Abstract:
To achieve rapid and accurate prediction of evaporation duct height (EDH) over the South China Sea, this paper proposes a real-time prediction method based on historical meteorological data. The method consists of a two-stage framework combining a time-series forecasting module and a physics-informed diagnostic module. A hybrid optimizer integrating northern goshawk optimization (NGO) and Bayesian optimization (BO), termed NGO-BO, is used to automatically tune the hyperparameters of the Informer model for high-precision meteorological forecasting. The physical equations of the classical NPS model are then embedded into the loss function of a physics-informed neural network (PINN) to construct the PINN-NPS diagnostic model, which estimates EDH using the predicted meteorological parameters.
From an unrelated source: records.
<file path="src/rtl/core/fbm_pkg.sv">
// Shared types, codes and widths for the fuzz byte mutator.
package fbm_pkg;

    localparam int POS_W             = 48;
    localparam int BYTE_W            = 8;
    localparam int ENTRY_IDX_W       = 4;
    localparam int MAP_WORD_W        = 64;
    localparam int MAP_WORD_IDX_W    = 2;
    localparam int RANGE_W           = 2 * POS_W;
    localparam int RANGE_ENTRIES_DEF = 16;

    // configuration port
    localparam int CFG_IDX_W  = 2;
    localparam int CFG_DATA_W = 5;
    localparam int RCOUNT_W   = 5;
    localparam logic [CFG_IDX_W-1:0] CFG_FUZZ_MODE   = 2'd0;
    localparam logic [CFG_IDX_W-1:0] CFG_RANGE_CHECK = 2'd1;
    localparam logic [CFG_IDX_W-1:0] CFG_RANGE_COUNT = 2'd2;

    // mask modes; the fourth code leaves the byte unchanged
    localparam logic [1:0] MODE_XOR   = 2'd0;
    localparam logic [1:0] MODE_SET   = 2'd1;
    localparam logic [1:0] MODE_CLEAR = 2'd2;
    localparam logic [1:0] MODE_KEEP  = 2'd3;

    typedef enum logic [1:0] {
        KIND_DATA,
        KIND_RANGE,
        KIND_PROTECT,
        KIND_REFUSE
    } kind_t;

    typedef enum logic [2:0] {
        REASON_APPLIED,
        REASON_OUTSIDE,
        REASON_PROTECTED,
        REASON_ZERO_MASK,
        REASON_REFUSED
    } reason_t;

    typedef enum logic [1:0] {
        S_IDLE,
        S_SCAN,
        S_FINISH
    } state_t;

    typedef struct packed {
        logic                      protect_we;
        logic                      refuse_we;
        logic [MAP_WORD_IDX_W-1:0] word;
        logic [MAP_WORD_W-1:0]     bits;
    } map_wr_t;

    typedef struct packed {
        logic [BYTE_W-1:0] out_byte;
        logic              modified;
        reason_t           skip_reason;
    } result_t;

endpackage

</file>
<file path="src/rtl/core/fbm_if.sv">
// Handshake channels of the fuzz byte mutator: input items, results, config writes.
interface fbm_item_if;
    logic                               valid;
    logic                               ready;
    logic [1:0]                         kind;
    logic [fbm_pkg::POS_W-1:0]          position;
    logic [fbm_pkg::BYTE_W-1:0]         data_byte;
    logic [fbm_pkg::BYTE_W-1:0]         fuzz_mask;
    logic [fbm_pkg::ENTRY_IDX_W-1:0]    entry_index;
    logic [fbm_pkg::POS_W-1:0]          range_start;
    logic [fbm_pkg::POS_W-1:0]          range_end;
    logic [fbm_pkg::MAP_WORD_W-1:0]     table_word;

    modport source (
        output valid, kind, position, data_byte, fuzz_mask, entry_index,
               range_start, range_end, table_word,
        input  ready
    );
    modport sink (
        input  valid, kind, position, data_byte, fuzz_mask, entry_index,
               range_start, range_end, table_word,
        output ready
    );
endinterface

interface fbm_result_if;
    logic                       valid;
    logic                       ready;
    logic [fbm_pkg::BYTE_W-1:0] out_byte;
    logic                       modified;
    logic [2:0]                 skip_reason;

    modport source (output valid, out_byte, modified, skip_reason, input ready);
    modport sink (input valid, out_byte, modified, skip_reason, output ready);
endinterface

interface fbm_cfg_if;
    logic                           valid;
    logic                           ready;
    logic [fbm_pkg::CFG_IDX_W-1:0]  index;
    logic [fbm_pkg::CFG_DATA_W-1:0] data;

    modport source (output valid, index, data, input ready);
    modport sink (input valid, index, data, output ready);
endinterface

</file>
<file path="src/rtl/core/fuzz_byte_mutator.sv">
// Top level of the fuzz byte mutator: control, config registers, range scan, result register.
//
// Each data word carries one stream byte, its file position and a fuzz mask, and gives one
// result word; load words (range entry, protect word, refuse word) give none. A data word
// is scanned against range table entries until a match or the end of the valid list (none
// with range checking off or range_count zero, at most min(range_count, RANGE_ENTRIES)),
// then waits in the finish step for a free result register; the input is held until then.
// The scan uses the single read port of the range table memory, walked one entry a cycle
// into one 48-bit window compare. One data word is in work at a time; the result register
// lets the next word be accepted while the previous result waits. The range table is not
// cleared: entries must be written before they are read; the block does not enforce it.
// The protect and refuse bitmaps reset to zero at once.
module fuzz_byte_mutator #(
    parameter int RANGE_ENTRIES = fbm_pkg::RANGE_ENTRIES_DEF
) (
    input  logic   clk,
    input  logic   rst_n,
    fbm_item_if.sink     item,
    fbm_result_if.source result,
    fbm_cfg_if.sink      cfg
);

    localparam int IDX_W = (RANGE_ENTRIES > 1) ? $clog2(RANGE_ENTRIES) : 1;
    localparam int CW    = $clog2(RANGE_ENTRIES + 1);
    localparam int EW    = (CW > fbm_pkg::RCOUNT_W) ? CW : fbm_pkg::RCOUNT_W;

    // config registers
    logic [1:0]                   fuzz_mode_reg;
    logic                         range_check_reg;
    logic [fbm_pkg::RCOUNT_W-1:0] range_count_reg;

    // control
    fbm_pkg::state_t state_reg, state_next;
    logic [IDX_W-1:0] cnt_reg, cnt_next;
    logic             hit_reg, hit_next;
    logic             out_valid_reg, out_valid_next;
    fbm_pkg::result_t out_data_reg;

    // latched data word payload
    logic [fbm_pkg::POS_W-1:0]  pos_reg;
    logic [fbm_pkg::BYTE_W-1:0] orig_reg;
    logic [fbm_pkg::BYTE_W-1:0] mask_reg;

    logic             item_ready;
    logic             item_fire;
    logic             is_data;
    logic             out_free;
    logic             finish_fire;
    logic [EW-1:0]    rc_ext;
    logic [EW-1:0]    n_eff;
    logic             last_entry;
    logic             scan_needed;
    logic [IDX_W-1:0] rd_addr;
    logic             range_we;
    logic [fbm_pkg::RANGE_W-1:0] rd_data;
    logic [fbm_pkg::POS_W-1:0]   r_start;
    logic [fbm_pkg::POS_W-1:0]   r_end;
    logic             match;
    fbm_pkg::map_wr_t map_wr;
    fbm_pkg::result_t decided;

    assign item_fire = item.valid && item_ready;
    assign is_data   = (item.kind == fbm_pkg::KIND_DATA);
    assign out_free  = !out_valid_reg || result.ready;

    // range_count above the table depth acts as the depth
    assign rc_ext      = EW'(range_count_reg);
    assign n_eff       = (rc_ext > EW'(RANGE_ENTRIES)) ? EW'(RANGE_ENTRIES) : rc_ext;
    assign last_entry  = (EW'(cnt_reg) + EW'(1)) == n_eff;
    assign scan_needed = range_check_reg && (n_eff != '0);

    // entry under compare; start == end is open-ended
    assign r_start = rd_data[fbm_pkg::RANGE_W-1 -: fbm_pkg::POS_W];
    assign r_end   = rd_data[fbm_pkg::POS_W-1:0];
    assign match   = (pos_reg >= r_start) && ((r_start == r_end) || (pos_reg < r_end));

    // config writes: always ready, index beyond the list ignored
    assign cfg.ready = 1'b1;

    always_ff @(posedge clk or negedge rst_n)
    begin
        if (!rst_n)
        begin
            fuzz_mode_reg   <= '0;
            range_check_reg <= 1'b0;
            range_count_reg <= '0;
        end
        else if (cfg.valid)
        begin
            case (cfg.index)
                fbm_pkg::CFG_FUZZ_MODE:   fuzz_mode_reg   <= cfg.data[1:0];
                fbm_pkg::CFG_RANGE_CHECK: range_check_reg <= cfg.data[0];
                fbm_pkg::CFG_RANGE_COUNT: range_count_reg <= cfg.data[fbm_pkg::RCOUNT_W-1:0];
                default:                  ;
            endcase
        end
    end

    // next state
    always_comb
    begin
        state_next = state_reg;
        case (state_reg)
            fbm_pkg::S_IDLE:
            begin
                if (item_fire && is_data)
                begin
                    state_next = scan_needed ? fbm_pkg::S_SCAN : fbm_pkg::S_FINISH;
                end
            end
            fbm_pkg::S_SCAN:
            begin
                if (match || last_entry)
                begin
                    state_next = fbm_pkg::S_FINISH;
                end
            end
            fbm_pkg::S_FINISH:
            begin
                if (out_free)
                begin
                    state_next = fbm_pkg::S_IDLE;
                end
            end
            default: state_next = fbm_pkg::S_IDLE;
        endcase
    end

    // state outputs
    always_comb
    begin
        item_ready  = 1'b0;
        finish_fire = 1'b0;
        rd_addr     = '0;
        case (state_reg)
            fbm_pkg::S_IDLE:   item_ready  = 1'b1;
            fbm_pkg::S_SCAN:   rd_addr     = cnt_reg + IDX_W'(1);
            fbm_pkg::S_FINISH: finish_fire = out_free;
            default:           ;
        endcase
    end

    assign item.ready = item_ready;

    always_comb
    begin
        cnt_next = cnt_reg;
        hit_next = hit_reg;
        if (item_fire && is_data)
        begin
            cnt_next = '0;
            hit_next = !range_check_reg;
        end
        else if (state_reg == fbm_pkg::S_SCAN)
        begin
            hit_next = match;
            if (!(match || last_entry))
            begin
                cnt_next = cnt_reg + IDX_W'(1);
            end
        end
    end

    always_comb
    begin
        out_valid_next = out_valid_reg;
        if (finish_fire)
        begin
            out_valid_next = 1'b1;
        end
        else if (result.ready)
        begin
            out_valid_next = 1'b0;
        end
    end

    always_ff @(posedge clk or negedge rst_n)
    begin
        if (!rst_n)
        begin
            state_reg     <= fbm_pkg::S_IDLE;
            cnt_reg       <= '0;
            hit_reg       <= 1'b0;
            out_valid_reg <= 1'b0;
        end
        else
        begin
            state_reg     <= state_next;
            cnt_reg       <= cnt_next;
            hit_reg       <= hit_next;
            out_valid_reg <= out_valid_next;
        end
    end

    // payload, no reset
    always_ff @(posedge clk)
    begin
        if (item_fire)
        begin
            pos_reg  <= item.position;
            orig_reg <= item.data_byte;
            mask_reg <= item.fuzz_mask;
        end
        if (finish_fire)
        begin
            out_data_reg <= decided;
        end
    end

    // load words
    assign range_we = item_fire && (item.kind == fbm_pkg::KIND_RANGE)
                      && (int'(item.entry_index) < RANGE_ENTRIES);

    assign map_wr.protect_we = item_fire && (item.kind == fbm_pkg::KIND_PROTECT)
                               && (item.entry_index[fbm_pkg::ENTRY_IDX_W-1:
                                                    fbm_pkg::MAP_WORD_IDX_W] == '0);
    assign map_wr.refuse_we  = item_fire && (item.kind == fbm_pkg::KIND_REFUSE)
                               && (item.entry_index[fbm_pkg::ENTRY_IDX_W-1:
                                                    fbm_pkg::MAP_WORD_IDX_W] == '0);
    assign map_wr.word       = item.entry_index[fbm_pkg::MAP_WORD_IDX_W-1:0];
    assign map_wr.bits       = item.table_word;

    fbm_range_mem #(
        .ENTRIES (RANGE_ENTRIES),
        .IDX_W   (IDX_W)
    ) u_range_mem (
        .clk   (clk),
        .we    (range_we),
        .waddr (IDX_W'(item.entry_index)),
        .wdata ({item.range_start, item.range_end}),
        .raddr (rd_addr),
        .rdata (rd_data)
    );

    fbm_decide u_decide (
        .clk    (clk),
        .rst_n  (rst_n),
        .map_wr (map_wr),
        .hit    (hit_reg),
        .orig   (orig_reg),
        .mask   (mask_reg),
        .mode   (fuzz_mode_reg),
        .result (decided)
    );

    assign result.valid       = out_valid_reg;
    assign result.out_byte    = out_data_reg.out_byte;
    assign result.modified    = out_data_reg.modified;
    assign result.skip_reason = out_data_reg.skip_reason;

    // a result only appears out of the finish step
    a_rise_from_finish: assert property (@(posedge clk) disable iff (!rst_n)
        $rose(out_valid_reg) |-> $past(state_reg == fbm_pkg::S_FINISH))
        else $error("result valid without finish step");

    // scan index stays within the valid entries
    a_scan_bound: assert property (@(posedge clk) disable iff (!rst_n)
        (state_reg == fbm_pkg::S_SCAN) |-> (EW'(cnt_reg) < n_eff))
        else $error("range scan past valid entries");

    // a blocked result holds the finish step
    a_finish_hold: assert property (@(posedge clk) disable iff (!rst_n)
        (state_reg == fbm_pkg::S_FINISH && out_valid_reg && !result.ready)
        |=> (state_reg == fbm_pkg::S_FINISH))
        else $error("finish left while result register full");

    // skipped bytes are never reported modified
    a_skip_unmodified: assert property (@(posedge clk) disable iff (!rst_n)
        (out_valid_reg && out_data_reg.skip_reason != fbm_pkg::REASON_APPLIED)
        |-> !out_data_reg.modified)
        else $error("skipped byte flagged modified");

endmodule

</file>
<file path="src/rtl/core/fbm_range_mem.sv">
// Range table memory: one write port, one read port with registered read data.
module fbm_range_mem #(
    parameter int ENTRIES = fbm_pkg::RANGE_ENTRIES_DEF,
    parameter int IDX_W   = (ENTRIES > 1) ? $clog2(ENTRIES) : 1
) (
    input  logic                        clk,
    input  logic                        we,
    input  logic [IDX_W-1:0]            waddr,
    input  logic [fbm_pkg::RANGE_W-1:0] wdata,
    input  logic [IDX_W-1:0]            raddr,
    output logic [fbm_pkg::RANGE_W-1:0] rdata
);

    logic [fbm_pkg::RANGE_W-1:0] mem [ENTRIES];

    always_ff @(posedge clk)
    begin
        if (we)
        begin
            mem[waddr] <= wdata;
        end
    end

    always_ff @(posedge clk)
    begin
        rdata <= mem[raddr];
    end

endmodule

</file>
<file path="src/rtl/core/fbm_decide.sv">
// Protect/refuse bitmaps and the per-byte mask application and skip decision.
module fbm_decide (
    input  logic                        clk,
    input  logic                        rst_n,
    input  fbm_pkg::map_wr_t            map_wr,
    input  logic                        hit,
    input  logic [fbm_pkg::BYTE_W-1:0]  orig,
    input  logic [fbm_pkg::BYTE_W-1:0]  mask,
    input  logic [1:0]                  mode,
    output fbm_pkg::result_t            result
);

    localparam int BIT_IDX_W = fbm_pkg::BYTE_W - fbm_pkg::MAP_WORD_IDX_W;
    localparam int WORDS     = 2 ** fbm_pkg::MAP_WORD_IDX_W;

    logic [fbm_pkg::MAP_WORD_W-1:0] protect_reg [WORDS];
    logic [fbm_pkg::MAP_WORD_W-1:0] refuse_reg  [WORDS];
    logic [fbm_pkg::BYTE_W-1:0]     new_val;
    logic                           protect_bit;
    logic                           refuse_bit;

    always_ff @(posedge clk or negedge rst_n)
    begin
        if (!rst_n)
        begin
            for (int i = 0; i < WORDS; i++)
            begin
                protect_reg[i] <= '0;
                refuse_reg[i]  <= '0;
            end
        end
        else
        begin
            if (map_wr.protect_we)
            begin
                protect_reg[map_wr.word] <= map_wr.bits;
            end
            if (map_wr.refuse_we)
            begin
                refuse_reg[map_wr.word] <= map_wr.bits;
            end
        end
    end

    always_comb
    begin
        case (mode)
            fbm_pkg::MODE_XOR:   new_val = orig ^ mask;
            fbm_pkg::MODE_SET:   new_val = orig | mask;
            fbm_pkg::MODE_CLEAR: new_val = orig & ~mask;
            default:             new_val = orig;
        endcase
    end

    // top bits pick the word, low bits the bit in it
    assign protect_bit = protect_reg[orig[fbm_pkg::BYTE_W-1 -: fbm_pkg::MAP_WORD_IDX_W]]
                                    [orig[BIT_IDX_W-1:0]];
    assign refuse_bit  = refuse_reg[new_val[fbm_pkg::BYTE_W-1 -: fbm_pkg::MAP_WORD_IDX_W]]
                                   [new_val[BIT_IDX_W-1:0]];

    always_comb
    begin
        result.out_byte    = orig;
        result.modified    = 1'b0;
        result.skip_reason = fbm_pkg::REASON_APPLIED;
        if (!hit)
        begin
            result.skip_reason = fbm_pkg::REASON_OUTSIDE;
        end
        else if (protect_bit)
        begin
            result.skip_reason = fbm_pkg::REASON_PROTECTED;
        end
        else if (mask == '0)
        begin
            result.skip_reason = fbm_pkg::REASON_ZERO_MASK;
        end
        else if (refuse_bit)
        begin
            result.skip_reason = fbm_pkg::REASON_REFUSED;
        end
        else
        begin
            result.out_byte = new_val;
            result.modified = (new_val != orig);
        end
    end

endmodule

</file>
<file path="src/flat_wrapper.sv">
// flat-port wrapper written by rule: the top's interface ports become plain ports
module fuzz_byte_mutator_flat 
#(
    parameter int RANGE_ENTRIES = fbm_pkg::RANGE_ENTRIES_DEF
)
  (clk, rst_n, item_valid, item_kind, item_position, item_data_byte, item_fuzz_mask, item_entry_index, item_range_start, item_range_end, item_table_word, item_ready, result_valid, result_out_byte, result_modified, result_skip_reason, result_ready, cfg_valid, cfg_index, cfg_data, cfg_ready);
  fbm_item_if item_i ();
  fbm_result_if result_i ();
  fbm_cfg_if cfg_i ();
  input  logic clk;
  input  logic rst_n;
  input wire logic [$bits(item_i.valid)-1:0] item_valid;
  input wire logic [$bits(item_i.kind)-1:0] item_kind;
  input wire logic [$bits(item_i.position)-1:0] item_position;
  input wire logic [$bits(item_i.data_byte)-1:0] item_data_byte;
  input wire logic [$bits(item_i.fuzz_mask)-1:0] item_fuzz_mask;
  input wire logic [$bits(item_i.entry_index)-1:0] item_entry_index;
  input wire logic [$bits(item_i.range_start)-1:0] item_range_start;
  input wire logic [$bits(item_i.range_end)-1:0] item_range_end;
  input wire logic [$bits(item_i.table_word)-1:0] item_table_word;
  output wire logic [$bits(item_i.ready)-1:0] item_ready;
  output wire logic [$bits(result_i.valid)-1:0] result_valid;
  output wire logic [$bits(result_i.out_byte)-1:0] result_out_byte;
  output wire logic [$bits(result_i.modified)-1:0] result_modified;
  output wire logic [$bits(result_i.skip_reason)-1:0] result_skip_reason;
  input wire logic [$bits(result_i.ready)-1:0] result_ready;
  input wire logic [$bits(cfg_i.valid)-1:0] cfg_valid;
  input wire logic [$bits(cfg_i.index)-1:0] cfg_index;
  input wire logic [$bits(cfg_i.data)-1:0] cfg_data;
  output wire logic [$bits(cfg_i.ready)-1:0] cfg_ready;
  assign item_i.valid = item_valid;
  assign item_i.kind = item_kind;
  assign item_i.position = item_position;
  assign item_i.data_byte = item_data_byte;
  assign item_i.fuzz_mask = item_fuzz_mask;
  assign item_i.entry_index = item_entry_index;
  assign item_i.range_start = item_range_start;
  assign item_i.range_end = item_range_end;
  assign item_i.table_word = item_table_word;
  assign item_ready = item_i.ready;
  assign result_valid = result_i.valid;
  assign result_out_byte = result_i.out_byte;
  assign result_modified = result_i.modified;
  assign result_skip_reason = result_i.skip_reason;
  assign result_i.ready = result_ready;
  assign cfg_i.valid = cfg_valid;
  assign cfg_i.index = cfg_index;
  assign cfg_i.data = cfg_data;
  assign cfg_ready = cfg_i.ready;
  fuzz_byte_mutator #(.RANGE_ENTRIES(RANGE_ENTRIES)) u_core (.clk(clk), .rst_n(rst_n), .item(item_i), .result(result_i), .cfg(cfg_i));
endmodule
</file>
Experiments on meteorological data from Yongxing Island in the South China Sea show that the proposed NGO-BO-Informer achieves a mean absolute error (MAE) of 0.45 m and a coefficient of determination (R
2) of 0.99, while the PINN-NPS model attains an MAE of 1.32 m and an R
2 of 0.73. The results confirm the effectiveness and practical value of the proposed approach for real-time EDH prediction under complex marine boundary layer conditions, providing useful references for maritime communication, radar warning, and electromagnetic environment monitoring.